I am using a model whose forward pass contains some auxiliary tensors (which are agnostic of batch). I return them by updating in the forward pass. When I use `nn.DataParallel`

, PyTorch splits them across 8 GPUs in the dim 0. Is there any way I can tell PyTorch not to split those tensors across the batch dim.? These auxiliary tensors are not a part of the computational graph.

I’m also looking for solution, facing the same problem.

Have either of you been able to find a solution?

Are these auxiliary tensors large or could you repeat them?

Hi, @tshrjn @ptrblck, it has been a long time but did you find any proper way to handle this problem?

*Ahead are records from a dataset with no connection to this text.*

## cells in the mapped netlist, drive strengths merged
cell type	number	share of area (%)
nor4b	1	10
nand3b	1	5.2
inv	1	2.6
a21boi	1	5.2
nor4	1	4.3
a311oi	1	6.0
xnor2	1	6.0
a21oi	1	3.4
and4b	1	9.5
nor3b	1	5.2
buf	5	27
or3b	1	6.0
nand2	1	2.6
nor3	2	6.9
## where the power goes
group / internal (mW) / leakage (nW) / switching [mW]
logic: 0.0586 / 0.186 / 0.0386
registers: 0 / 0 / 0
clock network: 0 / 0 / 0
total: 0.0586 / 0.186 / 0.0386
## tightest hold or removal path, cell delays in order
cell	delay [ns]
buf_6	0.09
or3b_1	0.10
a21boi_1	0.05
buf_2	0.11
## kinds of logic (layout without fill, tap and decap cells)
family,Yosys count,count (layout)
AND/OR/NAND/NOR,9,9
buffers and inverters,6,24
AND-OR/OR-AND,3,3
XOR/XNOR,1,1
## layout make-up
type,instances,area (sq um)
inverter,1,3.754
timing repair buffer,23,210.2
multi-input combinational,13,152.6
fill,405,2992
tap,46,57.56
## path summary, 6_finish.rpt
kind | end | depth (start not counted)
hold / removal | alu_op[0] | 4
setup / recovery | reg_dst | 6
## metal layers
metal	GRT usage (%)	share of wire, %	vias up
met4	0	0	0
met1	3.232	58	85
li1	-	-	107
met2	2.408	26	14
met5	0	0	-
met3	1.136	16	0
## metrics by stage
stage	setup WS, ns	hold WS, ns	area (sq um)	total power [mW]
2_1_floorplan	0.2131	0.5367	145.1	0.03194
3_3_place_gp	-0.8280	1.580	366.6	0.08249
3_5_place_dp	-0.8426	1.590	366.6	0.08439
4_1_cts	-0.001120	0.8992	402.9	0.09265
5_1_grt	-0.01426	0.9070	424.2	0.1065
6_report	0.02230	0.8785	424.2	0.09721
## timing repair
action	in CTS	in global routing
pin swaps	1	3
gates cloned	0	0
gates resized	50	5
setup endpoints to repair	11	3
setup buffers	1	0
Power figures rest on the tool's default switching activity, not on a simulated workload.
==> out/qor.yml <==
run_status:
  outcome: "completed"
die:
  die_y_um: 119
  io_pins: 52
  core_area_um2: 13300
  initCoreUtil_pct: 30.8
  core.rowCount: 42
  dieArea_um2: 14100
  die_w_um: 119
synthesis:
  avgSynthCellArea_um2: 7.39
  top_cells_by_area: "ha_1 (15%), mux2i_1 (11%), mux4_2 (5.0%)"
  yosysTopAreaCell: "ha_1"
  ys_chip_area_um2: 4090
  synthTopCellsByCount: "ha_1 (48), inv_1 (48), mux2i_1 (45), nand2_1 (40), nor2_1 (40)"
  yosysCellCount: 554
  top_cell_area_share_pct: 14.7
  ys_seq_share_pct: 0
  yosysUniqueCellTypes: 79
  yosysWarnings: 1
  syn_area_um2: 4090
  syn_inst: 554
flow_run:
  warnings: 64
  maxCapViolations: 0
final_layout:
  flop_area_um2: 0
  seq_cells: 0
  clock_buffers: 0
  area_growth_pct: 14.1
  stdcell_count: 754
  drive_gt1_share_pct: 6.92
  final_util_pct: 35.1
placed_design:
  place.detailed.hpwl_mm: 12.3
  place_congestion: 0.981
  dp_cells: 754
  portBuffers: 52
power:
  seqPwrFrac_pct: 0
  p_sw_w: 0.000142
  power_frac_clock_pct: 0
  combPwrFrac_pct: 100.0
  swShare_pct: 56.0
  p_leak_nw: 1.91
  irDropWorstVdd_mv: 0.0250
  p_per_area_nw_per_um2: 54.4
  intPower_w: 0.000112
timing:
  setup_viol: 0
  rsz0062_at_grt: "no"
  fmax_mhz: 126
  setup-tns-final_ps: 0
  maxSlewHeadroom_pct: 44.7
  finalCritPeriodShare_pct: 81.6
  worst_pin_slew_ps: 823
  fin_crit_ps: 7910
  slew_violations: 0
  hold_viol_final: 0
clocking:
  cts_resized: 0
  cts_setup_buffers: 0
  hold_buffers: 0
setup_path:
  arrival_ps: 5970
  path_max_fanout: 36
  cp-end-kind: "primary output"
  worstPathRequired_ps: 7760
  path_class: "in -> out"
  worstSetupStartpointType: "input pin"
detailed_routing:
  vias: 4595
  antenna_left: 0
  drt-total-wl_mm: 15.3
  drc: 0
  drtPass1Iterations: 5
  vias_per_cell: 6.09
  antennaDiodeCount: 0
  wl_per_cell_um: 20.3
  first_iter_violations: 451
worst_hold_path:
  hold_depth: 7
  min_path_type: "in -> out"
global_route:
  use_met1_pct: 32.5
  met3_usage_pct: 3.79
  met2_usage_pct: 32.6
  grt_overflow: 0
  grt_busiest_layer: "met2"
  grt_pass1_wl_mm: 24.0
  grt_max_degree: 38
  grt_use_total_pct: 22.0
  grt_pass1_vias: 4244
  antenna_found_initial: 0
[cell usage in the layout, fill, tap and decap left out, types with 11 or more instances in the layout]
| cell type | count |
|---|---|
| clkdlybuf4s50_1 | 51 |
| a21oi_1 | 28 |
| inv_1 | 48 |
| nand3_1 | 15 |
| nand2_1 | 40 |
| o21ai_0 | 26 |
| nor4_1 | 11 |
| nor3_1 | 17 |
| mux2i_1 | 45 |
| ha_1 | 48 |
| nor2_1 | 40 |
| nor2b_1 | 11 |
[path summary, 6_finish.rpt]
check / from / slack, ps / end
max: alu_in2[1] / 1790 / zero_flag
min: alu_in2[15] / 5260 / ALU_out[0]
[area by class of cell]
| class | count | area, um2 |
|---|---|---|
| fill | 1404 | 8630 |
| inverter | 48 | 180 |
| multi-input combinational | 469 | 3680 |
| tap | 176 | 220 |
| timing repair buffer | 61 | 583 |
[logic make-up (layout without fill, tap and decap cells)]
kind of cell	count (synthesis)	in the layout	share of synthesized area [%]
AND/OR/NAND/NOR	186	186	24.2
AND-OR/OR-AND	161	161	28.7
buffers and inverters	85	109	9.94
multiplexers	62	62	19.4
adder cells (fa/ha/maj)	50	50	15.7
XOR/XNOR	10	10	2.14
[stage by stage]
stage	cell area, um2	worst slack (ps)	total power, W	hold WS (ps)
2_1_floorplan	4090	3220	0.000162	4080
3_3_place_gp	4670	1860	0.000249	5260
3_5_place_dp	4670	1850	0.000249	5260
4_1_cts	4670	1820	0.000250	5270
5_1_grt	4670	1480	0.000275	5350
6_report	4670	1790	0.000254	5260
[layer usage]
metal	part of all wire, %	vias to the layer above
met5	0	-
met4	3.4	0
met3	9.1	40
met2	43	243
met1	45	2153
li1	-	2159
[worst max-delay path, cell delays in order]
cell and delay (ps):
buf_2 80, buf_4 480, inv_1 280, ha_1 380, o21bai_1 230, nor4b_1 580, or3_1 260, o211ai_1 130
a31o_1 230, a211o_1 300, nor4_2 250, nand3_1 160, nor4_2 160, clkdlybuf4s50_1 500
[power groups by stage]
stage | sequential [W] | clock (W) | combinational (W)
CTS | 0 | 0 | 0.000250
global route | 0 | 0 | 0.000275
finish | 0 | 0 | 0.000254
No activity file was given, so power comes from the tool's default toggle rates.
## design/flow/design.v

```verilog
module alu_control( ALU_Control, alu_op, opcode);
  output reg[2:0] ALU_Control;
 input [1:0] alu_op;
 input [3:0] opcode;
 wire [5:0] ALUControlIn;
 assign ALUControlIn = {alu_op,opcode};
 always @(ALUControlIn)
 casex (ALUControlIn)
   6'b10xxxx: ALU_Control=3'b000;
   6'b01xxxx: ALU_Control=3'b001;
   6'b000010: ALU_Control=3'b000;
   6'b000011: ALU_Control=3'b001;
   6'b000100: ALU_Control=3'b010;
   6'b000101: ALU_Control=3'b011;
   6'b000110: ALU_Control=3'b100;
   6'b000111: ALU_Control=3'b101;
   6'b001000: ALU_Control=3'b110;
   6'b001001: ALU_Control=3'b111;
  default: ALU_Control=3'b000;
  endcase
endmodule
```
==> flow/run.sh <==
#!/bin/bash
# OpenROAD 26Q1-2900-gdf79404cd8, Yosys 0.63+post, stock flow scripts
make -C /OpenROAD-flow-scripts/flow DESIGN_CONFIG=/design/flow/config.mk WORK_HOME=/design/flow/orfs finish
==> flow/config.mk <==
export PLATFORM = sky130hd
export DESIGN_NAME = TopLevelModule
export DESIGN_NICKNAME = TopLevelModule
export VERILOG_FILES = /design/flow/design.v
export SDC_FILE = /design/flow/constraint.sdc
export NUM_CORES = 4
export LEC_CHECK = 1
export CORE_UTILIZATION = 40
==> flow/constraint.sdc <==
current_design TopLevelModule

set clk_period 10.4
set clk_io_pct 0.2

create_clock -name clk0 -period $clk_period [get_ports {clk}]

set non_clock_inputs [all_inputs -no_clocks]
set_input_delay [expr $clk_period * $clk_io_pct] -clock clk0 $non_clock_inputs
set_output_delay [expr $clk_period * $clk_io_pct] -clock clk0 [all_outputs]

Let’s say i have an aux. tensor with shape (N, D) and i have 4 GPU device. I’m thinking of repeating my aux. tensor in a way that i’ll have a new (repeated) tensor with shape (4N, D) and when this new tensor is shared, each GPU process will end up with my original tensor (with shape (N,D) obviously).

I’m not sure if this is feasible (I’ll try it) and I’m wondering if there is an easy solution. Thanks.

Your aux tensors seem to include the batch dimension, so they should be chunked appropriately.

The original post dealt with aux tensors, which are independent of the current batch size, thus would have to be repeated.

For those of you still looking for a solution, I found out if the input data to the DataParallel module forward is a numpy array it won’t be split, and also no additional copies of it made on CPU memory. The transfer to GPU still needs to happen inside the forward. Also if you want to avoid split for only part of your data, if the input is a dict only those items with Tensor values will be split and the rest will be passed intactly.